The expected result is the run of lines from the one containing "out_valid_r <= 1'b0;" to the end of the listing, copied exactly.

INFORMATION PROVIDED:
# # # # # # #
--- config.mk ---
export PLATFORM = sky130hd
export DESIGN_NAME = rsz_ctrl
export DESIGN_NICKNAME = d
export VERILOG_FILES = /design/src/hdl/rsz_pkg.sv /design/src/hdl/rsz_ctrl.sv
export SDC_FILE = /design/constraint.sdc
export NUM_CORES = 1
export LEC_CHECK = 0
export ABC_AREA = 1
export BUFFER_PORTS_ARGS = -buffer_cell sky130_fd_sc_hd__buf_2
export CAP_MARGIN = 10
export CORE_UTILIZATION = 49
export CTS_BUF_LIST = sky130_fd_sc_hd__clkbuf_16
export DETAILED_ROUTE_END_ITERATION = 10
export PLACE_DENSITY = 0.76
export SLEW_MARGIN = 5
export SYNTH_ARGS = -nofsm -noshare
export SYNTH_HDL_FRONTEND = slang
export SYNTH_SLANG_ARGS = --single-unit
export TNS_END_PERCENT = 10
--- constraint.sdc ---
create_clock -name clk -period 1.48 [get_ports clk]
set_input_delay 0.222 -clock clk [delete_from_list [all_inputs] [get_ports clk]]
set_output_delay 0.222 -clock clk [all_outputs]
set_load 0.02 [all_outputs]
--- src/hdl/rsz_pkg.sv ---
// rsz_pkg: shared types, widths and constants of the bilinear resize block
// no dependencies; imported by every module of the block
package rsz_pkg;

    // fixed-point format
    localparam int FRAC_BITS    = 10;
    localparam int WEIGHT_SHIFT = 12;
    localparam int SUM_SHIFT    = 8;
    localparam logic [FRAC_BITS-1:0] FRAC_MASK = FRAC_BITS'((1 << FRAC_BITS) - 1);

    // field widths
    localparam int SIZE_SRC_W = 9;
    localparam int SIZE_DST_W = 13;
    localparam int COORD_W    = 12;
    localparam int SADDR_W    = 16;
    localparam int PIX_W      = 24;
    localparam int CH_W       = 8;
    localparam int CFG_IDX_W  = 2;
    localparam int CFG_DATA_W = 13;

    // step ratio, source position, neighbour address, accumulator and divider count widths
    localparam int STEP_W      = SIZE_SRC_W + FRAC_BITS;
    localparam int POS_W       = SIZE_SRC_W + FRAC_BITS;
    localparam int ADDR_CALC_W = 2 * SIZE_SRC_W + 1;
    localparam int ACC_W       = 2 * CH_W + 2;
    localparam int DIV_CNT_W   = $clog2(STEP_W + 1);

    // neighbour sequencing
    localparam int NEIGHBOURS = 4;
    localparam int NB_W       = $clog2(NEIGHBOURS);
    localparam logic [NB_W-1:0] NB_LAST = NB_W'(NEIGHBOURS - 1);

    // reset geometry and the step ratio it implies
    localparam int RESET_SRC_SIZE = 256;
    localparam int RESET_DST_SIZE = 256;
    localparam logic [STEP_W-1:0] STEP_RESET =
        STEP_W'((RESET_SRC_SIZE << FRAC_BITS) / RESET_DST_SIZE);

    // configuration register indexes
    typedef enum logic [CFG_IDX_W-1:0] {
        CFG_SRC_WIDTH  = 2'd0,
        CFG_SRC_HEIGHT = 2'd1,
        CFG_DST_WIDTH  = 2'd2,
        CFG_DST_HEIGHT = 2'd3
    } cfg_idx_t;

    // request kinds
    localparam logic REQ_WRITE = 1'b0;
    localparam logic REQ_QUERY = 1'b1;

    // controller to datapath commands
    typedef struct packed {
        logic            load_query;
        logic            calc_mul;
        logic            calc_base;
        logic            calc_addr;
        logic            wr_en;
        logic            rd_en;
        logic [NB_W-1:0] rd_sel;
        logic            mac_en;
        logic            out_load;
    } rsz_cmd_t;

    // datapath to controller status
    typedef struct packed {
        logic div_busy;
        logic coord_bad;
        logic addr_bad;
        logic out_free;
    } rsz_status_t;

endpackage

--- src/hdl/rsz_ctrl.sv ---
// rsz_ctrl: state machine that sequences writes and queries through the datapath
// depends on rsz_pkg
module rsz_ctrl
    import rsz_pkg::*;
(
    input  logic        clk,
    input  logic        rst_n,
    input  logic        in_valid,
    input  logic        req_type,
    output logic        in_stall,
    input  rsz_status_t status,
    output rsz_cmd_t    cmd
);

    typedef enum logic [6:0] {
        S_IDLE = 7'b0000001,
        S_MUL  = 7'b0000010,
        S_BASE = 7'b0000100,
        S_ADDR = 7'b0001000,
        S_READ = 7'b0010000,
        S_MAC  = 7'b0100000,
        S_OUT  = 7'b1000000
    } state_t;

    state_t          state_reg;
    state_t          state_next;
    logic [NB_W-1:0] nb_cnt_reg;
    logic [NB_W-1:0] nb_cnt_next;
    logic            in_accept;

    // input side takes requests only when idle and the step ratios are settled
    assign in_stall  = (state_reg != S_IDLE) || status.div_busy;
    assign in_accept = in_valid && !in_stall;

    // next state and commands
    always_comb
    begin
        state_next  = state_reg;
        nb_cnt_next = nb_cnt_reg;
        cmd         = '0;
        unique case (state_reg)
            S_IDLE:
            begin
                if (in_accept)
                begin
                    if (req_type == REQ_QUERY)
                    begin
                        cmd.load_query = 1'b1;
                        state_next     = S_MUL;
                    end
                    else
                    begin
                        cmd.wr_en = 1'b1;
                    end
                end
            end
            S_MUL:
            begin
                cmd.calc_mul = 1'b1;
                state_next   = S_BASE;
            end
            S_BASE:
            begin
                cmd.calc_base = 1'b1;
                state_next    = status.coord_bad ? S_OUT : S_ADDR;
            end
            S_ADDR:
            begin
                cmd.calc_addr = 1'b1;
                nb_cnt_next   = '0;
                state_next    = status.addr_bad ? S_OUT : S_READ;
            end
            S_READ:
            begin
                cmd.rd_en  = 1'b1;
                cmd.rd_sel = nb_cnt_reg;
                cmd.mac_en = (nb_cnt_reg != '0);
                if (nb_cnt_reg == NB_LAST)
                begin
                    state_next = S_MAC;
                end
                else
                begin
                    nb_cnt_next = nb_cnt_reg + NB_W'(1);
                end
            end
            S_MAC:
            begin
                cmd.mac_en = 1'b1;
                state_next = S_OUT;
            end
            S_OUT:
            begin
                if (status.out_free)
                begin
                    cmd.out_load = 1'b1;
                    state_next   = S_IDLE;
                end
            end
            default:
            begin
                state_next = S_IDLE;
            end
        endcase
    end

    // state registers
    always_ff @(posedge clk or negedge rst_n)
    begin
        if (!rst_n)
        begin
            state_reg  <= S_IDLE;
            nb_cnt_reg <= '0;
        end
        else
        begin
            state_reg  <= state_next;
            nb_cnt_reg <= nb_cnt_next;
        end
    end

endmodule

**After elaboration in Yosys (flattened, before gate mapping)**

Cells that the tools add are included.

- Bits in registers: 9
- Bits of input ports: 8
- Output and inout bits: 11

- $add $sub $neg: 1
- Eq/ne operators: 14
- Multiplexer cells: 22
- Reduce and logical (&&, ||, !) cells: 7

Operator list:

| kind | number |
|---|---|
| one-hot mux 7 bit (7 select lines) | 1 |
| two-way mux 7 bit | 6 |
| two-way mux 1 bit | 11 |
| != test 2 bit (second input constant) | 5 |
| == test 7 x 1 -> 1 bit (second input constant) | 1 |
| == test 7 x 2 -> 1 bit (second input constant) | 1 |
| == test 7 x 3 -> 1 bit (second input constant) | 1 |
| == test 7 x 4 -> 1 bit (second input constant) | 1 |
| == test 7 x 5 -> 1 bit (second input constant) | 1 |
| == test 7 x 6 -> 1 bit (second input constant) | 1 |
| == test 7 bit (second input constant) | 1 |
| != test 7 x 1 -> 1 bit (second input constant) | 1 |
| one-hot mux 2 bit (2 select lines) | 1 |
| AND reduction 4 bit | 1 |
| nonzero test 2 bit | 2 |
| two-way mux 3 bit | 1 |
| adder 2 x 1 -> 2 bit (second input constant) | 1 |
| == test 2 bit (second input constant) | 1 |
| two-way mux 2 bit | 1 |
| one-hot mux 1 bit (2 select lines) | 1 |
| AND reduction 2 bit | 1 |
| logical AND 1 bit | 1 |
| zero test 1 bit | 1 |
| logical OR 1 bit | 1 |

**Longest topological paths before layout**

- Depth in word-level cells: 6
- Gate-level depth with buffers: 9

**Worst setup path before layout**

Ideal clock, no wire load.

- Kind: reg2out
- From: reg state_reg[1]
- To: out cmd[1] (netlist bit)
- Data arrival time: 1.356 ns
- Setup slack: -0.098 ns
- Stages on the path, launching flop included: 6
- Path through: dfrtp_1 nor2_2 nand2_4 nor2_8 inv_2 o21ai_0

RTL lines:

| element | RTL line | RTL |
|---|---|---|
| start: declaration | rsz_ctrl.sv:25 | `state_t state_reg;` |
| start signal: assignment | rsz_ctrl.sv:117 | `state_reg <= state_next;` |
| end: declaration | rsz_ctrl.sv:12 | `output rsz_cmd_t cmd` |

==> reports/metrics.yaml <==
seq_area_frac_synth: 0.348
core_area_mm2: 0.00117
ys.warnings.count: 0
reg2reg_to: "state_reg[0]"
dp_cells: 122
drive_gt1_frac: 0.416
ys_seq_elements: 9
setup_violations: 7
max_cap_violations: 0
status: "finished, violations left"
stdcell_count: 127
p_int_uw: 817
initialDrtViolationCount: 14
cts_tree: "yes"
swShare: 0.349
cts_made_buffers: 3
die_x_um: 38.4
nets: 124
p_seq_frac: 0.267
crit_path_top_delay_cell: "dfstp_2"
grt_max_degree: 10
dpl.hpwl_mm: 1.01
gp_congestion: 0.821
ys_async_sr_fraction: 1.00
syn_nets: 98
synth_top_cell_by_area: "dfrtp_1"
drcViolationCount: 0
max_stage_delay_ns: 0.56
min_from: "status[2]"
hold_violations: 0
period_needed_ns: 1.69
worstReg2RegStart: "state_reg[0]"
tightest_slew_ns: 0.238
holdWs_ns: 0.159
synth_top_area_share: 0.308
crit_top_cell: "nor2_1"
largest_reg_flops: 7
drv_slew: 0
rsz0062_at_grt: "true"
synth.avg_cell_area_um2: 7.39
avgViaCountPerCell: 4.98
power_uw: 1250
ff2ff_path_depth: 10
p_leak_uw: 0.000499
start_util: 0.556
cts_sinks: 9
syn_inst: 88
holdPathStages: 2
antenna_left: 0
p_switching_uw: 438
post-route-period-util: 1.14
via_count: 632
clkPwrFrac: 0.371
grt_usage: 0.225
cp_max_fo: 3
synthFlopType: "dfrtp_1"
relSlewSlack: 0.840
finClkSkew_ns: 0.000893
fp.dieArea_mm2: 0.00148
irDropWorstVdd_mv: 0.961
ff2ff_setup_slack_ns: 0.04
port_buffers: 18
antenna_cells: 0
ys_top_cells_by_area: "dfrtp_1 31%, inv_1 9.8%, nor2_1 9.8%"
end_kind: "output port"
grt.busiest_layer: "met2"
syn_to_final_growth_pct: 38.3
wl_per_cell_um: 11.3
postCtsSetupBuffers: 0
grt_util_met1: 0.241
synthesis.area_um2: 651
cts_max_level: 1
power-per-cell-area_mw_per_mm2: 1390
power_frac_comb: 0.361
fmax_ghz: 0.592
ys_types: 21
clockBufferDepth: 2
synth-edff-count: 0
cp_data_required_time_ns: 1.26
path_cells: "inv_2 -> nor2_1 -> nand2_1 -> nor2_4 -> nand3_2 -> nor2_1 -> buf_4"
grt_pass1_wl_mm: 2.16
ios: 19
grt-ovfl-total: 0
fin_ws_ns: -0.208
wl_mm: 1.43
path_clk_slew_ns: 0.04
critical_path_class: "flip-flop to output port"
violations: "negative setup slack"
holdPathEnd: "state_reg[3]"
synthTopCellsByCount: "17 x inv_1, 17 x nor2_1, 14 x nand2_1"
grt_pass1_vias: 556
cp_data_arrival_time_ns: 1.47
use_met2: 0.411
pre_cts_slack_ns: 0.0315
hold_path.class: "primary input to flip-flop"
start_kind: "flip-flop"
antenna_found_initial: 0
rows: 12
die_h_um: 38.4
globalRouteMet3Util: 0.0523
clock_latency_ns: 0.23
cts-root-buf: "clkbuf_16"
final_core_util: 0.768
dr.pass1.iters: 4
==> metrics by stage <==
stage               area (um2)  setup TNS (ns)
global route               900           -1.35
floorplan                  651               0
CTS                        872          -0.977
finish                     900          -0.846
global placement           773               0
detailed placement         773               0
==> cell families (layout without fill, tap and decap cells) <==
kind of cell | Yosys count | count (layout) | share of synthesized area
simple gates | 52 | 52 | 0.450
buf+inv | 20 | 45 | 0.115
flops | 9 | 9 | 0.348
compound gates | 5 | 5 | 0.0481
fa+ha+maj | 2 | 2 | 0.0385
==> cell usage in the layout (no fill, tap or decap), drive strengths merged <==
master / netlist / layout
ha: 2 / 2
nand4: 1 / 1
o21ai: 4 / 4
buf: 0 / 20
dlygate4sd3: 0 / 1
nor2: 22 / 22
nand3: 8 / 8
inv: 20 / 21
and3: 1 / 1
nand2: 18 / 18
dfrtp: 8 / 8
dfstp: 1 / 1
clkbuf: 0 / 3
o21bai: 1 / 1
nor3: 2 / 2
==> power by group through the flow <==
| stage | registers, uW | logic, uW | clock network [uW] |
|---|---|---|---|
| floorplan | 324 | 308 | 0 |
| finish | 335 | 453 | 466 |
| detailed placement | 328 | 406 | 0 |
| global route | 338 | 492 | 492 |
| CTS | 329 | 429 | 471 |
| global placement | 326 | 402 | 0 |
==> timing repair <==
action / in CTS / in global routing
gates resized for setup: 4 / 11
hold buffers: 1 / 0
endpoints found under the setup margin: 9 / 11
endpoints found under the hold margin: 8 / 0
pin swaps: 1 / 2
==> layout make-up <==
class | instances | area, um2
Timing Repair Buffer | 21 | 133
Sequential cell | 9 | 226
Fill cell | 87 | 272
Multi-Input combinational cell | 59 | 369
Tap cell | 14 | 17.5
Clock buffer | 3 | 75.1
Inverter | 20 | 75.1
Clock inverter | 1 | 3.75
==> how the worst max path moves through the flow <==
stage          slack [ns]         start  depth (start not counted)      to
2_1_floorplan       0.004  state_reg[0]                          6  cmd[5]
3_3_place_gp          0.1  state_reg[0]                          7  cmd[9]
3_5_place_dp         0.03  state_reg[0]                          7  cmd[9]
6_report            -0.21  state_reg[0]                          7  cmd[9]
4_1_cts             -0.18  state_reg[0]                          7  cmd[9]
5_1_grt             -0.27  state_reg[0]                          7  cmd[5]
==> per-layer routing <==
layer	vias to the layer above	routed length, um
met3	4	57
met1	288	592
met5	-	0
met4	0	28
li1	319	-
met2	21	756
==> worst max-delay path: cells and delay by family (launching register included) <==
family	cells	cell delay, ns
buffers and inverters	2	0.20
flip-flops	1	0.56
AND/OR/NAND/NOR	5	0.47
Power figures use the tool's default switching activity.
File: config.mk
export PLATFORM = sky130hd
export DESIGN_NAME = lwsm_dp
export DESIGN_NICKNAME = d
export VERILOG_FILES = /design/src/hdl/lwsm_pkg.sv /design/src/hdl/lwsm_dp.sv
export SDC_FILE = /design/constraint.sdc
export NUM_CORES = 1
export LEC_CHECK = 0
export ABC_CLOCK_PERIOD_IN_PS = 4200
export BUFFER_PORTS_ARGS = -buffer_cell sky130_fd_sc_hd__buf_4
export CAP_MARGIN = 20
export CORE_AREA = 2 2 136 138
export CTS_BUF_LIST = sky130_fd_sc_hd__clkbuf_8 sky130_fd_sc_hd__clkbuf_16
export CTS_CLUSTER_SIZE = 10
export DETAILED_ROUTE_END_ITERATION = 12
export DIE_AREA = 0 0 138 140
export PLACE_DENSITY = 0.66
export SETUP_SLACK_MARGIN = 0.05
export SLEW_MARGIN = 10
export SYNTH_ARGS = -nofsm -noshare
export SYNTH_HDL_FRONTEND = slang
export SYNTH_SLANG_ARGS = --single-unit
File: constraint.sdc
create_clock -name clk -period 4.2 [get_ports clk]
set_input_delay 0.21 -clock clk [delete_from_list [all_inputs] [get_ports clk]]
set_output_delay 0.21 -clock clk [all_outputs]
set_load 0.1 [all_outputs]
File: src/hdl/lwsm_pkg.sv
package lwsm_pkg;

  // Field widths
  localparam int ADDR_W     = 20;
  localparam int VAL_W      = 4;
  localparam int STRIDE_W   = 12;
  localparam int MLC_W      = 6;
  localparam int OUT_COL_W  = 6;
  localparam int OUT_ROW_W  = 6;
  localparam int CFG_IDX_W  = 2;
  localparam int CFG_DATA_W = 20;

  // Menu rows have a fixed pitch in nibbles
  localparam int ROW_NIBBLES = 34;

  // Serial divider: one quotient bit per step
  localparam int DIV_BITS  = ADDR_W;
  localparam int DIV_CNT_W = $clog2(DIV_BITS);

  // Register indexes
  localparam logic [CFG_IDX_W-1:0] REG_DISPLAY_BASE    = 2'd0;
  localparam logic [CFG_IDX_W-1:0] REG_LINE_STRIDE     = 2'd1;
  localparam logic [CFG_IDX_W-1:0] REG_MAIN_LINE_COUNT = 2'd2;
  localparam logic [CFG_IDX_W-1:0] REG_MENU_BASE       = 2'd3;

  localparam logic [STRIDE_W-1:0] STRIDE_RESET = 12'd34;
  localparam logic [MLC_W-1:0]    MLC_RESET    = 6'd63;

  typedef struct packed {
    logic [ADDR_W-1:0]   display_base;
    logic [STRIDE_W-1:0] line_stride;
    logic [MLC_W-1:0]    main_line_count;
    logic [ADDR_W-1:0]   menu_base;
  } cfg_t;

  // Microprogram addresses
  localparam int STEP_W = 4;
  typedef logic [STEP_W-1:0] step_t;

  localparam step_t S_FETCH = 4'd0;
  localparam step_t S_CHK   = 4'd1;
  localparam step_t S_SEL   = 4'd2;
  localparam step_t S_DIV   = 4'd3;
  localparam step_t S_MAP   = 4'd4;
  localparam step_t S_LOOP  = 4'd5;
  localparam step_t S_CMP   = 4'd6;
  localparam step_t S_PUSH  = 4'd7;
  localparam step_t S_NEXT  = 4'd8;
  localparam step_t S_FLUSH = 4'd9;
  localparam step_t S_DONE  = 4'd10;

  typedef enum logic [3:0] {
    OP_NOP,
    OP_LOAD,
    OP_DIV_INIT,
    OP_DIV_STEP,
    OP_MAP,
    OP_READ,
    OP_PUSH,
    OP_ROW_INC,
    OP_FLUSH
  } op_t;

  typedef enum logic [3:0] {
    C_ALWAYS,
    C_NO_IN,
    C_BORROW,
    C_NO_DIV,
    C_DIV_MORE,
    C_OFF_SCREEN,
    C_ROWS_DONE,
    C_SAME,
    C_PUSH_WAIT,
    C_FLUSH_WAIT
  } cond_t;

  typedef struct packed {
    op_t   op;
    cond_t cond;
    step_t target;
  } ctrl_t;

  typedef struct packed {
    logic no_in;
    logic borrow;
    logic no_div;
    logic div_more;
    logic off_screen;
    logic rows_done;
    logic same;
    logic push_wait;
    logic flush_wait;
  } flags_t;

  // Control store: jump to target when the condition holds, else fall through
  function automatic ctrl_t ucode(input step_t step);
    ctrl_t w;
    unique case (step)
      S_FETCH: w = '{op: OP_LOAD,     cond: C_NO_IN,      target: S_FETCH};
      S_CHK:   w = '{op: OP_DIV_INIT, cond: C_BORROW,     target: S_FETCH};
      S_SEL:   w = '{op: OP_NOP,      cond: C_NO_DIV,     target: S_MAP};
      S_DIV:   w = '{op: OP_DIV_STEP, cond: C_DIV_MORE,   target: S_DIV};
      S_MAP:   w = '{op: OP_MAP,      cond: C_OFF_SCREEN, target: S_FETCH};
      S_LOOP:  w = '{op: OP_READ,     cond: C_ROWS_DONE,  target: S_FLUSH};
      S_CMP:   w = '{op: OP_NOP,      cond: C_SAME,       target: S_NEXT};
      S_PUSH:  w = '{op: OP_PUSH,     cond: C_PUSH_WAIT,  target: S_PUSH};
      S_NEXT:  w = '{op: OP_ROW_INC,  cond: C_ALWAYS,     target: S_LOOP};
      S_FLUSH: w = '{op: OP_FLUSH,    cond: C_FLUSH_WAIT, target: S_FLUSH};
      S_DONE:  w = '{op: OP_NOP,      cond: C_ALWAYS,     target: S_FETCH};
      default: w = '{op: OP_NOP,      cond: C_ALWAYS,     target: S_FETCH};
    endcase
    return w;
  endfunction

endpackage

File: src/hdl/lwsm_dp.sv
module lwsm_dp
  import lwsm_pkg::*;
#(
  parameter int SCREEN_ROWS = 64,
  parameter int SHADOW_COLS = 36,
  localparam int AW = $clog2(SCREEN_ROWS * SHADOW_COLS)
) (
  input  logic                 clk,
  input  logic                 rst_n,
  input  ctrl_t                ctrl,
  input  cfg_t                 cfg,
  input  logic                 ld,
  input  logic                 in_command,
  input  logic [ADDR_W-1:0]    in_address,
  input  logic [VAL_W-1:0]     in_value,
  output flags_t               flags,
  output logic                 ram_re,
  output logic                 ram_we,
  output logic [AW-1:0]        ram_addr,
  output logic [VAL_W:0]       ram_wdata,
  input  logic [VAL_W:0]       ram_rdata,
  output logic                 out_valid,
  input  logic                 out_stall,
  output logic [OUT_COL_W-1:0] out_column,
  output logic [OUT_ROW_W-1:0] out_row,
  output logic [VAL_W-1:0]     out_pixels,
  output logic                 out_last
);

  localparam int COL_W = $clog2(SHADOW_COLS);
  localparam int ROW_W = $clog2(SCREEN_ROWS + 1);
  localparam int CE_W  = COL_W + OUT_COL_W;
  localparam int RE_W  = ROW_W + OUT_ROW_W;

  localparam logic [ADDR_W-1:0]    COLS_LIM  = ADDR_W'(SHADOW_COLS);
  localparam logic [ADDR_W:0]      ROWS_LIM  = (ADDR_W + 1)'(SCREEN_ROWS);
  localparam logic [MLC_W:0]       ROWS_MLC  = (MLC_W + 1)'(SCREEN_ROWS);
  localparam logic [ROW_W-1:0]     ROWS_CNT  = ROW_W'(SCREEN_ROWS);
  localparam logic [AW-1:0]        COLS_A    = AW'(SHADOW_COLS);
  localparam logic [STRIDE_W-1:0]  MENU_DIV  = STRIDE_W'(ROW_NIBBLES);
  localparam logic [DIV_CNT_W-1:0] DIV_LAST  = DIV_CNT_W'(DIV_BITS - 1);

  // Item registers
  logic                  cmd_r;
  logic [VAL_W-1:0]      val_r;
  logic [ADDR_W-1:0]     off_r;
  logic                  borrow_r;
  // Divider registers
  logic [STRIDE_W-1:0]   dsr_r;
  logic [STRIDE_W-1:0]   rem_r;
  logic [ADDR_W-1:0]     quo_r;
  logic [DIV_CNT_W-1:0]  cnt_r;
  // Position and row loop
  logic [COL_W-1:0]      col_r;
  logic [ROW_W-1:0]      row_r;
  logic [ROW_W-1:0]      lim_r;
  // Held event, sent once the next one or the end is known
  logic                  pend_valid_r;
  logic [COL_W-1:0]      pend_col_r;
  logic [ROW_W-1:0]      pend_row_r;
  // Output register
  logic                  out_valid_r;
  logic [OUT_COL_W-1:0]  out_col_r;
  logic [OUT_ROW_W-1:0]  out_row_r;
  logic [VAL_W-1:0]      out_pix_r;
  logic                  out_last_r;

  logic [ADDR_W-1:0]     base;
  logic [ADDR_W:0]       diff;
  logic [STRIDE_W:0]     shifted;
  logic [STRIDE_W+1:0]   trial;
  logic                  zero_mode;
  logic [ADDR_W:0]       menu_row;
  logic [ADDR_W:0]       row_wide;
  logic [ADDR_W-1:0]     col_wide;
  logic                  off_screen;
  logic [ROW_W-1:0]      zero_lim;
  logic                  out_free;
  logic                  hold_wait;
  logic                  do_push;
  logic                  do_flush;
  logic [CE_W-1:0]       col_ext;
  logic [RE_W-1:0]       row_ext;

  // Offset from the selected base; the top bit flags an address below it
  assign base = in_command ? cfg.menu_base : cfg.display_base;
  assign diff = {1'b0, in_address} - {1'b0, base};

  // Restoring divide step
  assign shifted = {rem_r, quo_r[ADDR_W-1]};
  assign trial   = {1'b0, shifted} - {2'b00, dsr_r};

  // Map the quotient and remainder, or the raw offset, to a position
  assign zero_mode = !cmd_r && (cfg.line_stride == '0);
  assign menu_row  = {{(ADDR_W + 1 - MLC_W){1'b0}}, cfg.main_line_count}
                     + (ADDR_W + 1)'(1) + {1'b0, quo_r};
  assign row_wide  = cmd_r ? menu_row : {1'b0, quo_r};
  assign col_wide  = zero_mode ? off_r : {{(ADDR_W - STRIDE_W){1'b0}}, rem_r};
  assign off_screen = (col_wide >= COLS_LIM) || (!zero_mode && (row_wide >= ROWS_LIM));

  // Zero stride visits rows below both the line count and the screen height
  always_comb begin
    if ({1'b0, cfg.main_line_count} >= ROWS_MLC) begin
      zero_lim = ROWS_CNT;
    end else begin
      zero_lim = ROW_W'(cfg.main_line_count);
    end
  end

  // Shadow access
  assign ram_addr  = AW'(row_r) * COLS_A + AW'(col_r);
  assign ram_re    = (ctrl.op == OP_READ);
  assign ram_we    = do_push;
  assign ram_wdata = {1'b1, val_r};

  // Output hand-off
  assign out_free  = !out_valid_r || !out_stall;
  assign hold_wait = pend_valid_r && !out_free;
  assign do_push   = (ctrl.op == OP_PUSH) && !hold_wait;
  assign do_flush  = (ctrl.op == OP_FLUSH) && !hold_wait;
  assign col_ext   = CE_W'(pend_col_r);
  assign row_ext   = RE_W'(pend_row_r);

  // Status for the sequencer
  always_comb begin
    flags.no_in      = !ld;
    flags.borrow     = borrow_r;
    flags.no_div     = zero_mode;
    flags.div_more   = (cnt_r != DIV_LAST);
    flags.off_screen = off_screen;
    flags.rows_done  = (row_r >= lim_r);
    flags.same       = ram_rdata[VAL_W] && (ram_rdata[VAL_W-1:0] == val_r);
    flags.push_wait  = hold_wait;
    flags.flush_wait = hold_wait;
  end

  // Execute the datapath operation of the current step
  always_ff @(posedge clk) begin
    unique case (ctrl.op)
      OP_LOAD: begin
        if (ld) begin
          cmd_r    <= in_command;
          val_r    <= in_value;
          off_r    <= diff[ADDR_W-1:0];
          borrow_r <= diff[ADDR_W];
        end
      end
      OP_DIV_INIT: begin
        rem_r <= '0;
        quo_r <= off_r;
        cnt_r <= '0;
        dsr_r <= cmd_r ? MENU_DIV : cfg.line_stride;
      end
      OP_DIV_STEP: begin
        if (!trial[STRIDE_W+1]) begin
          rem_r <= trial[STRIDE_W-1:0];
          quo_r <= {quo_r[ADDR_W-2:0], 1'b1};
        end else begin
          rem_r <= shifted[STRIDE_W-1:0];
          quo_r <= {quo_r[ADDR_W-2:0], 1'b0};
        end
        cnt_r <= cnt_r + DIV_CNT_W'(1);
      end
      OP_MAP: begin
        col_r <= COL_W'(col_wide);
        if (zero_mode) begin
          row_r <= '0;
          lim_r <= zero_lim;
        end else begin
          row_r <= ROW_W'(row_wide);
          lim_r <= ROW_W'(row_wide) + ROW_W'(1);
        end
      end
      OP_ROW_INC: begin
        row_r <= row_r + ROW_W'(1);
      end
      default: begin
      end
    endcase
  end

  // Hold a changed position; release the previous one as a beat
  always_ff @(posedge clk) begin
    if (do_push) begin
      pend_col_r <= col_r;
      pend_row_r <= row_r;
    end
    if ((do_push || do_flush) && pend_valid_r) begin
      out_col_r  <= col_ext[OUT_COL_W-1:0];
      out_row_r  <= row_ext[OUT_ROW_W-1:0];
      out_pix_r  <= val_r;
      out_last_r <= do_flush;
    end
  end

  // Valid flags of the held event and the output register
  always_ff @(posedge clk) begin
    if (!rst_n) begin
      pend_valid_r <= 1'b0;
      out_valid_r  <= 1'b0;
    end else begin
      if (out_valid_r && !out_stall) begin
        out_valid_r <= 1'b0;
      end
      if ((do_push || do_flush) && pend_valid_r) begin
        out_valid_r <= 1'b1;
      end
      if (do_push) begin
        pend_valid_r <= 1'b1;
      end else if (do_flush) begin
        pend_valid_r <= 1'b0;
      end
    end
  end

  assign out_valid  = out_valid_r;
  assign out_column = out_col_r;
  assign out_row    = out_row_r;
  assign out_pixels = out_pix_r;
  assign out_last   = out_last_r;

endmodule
# # # # # # #
RESPONSE:
        out_valid_r <= 1'b0;
      end
      if ((do_push || do_flush) && pend_valid_r) begin
        out_valid_r <= 1'b1;
      end
      if (do_push) begin
        pend_valid_r <= 1'b1;
      end else if (do_flush) begin
        pend_valid_r <= 1'b0;
      end
    end
  end

  assign out_valid  = out_valid_r;
  assign out_column = out_col_r;
  assign out_row    = out_row_r;
  assign out_pixels = out_pix_r;
  assign out_last   = out_last_r;

endmodule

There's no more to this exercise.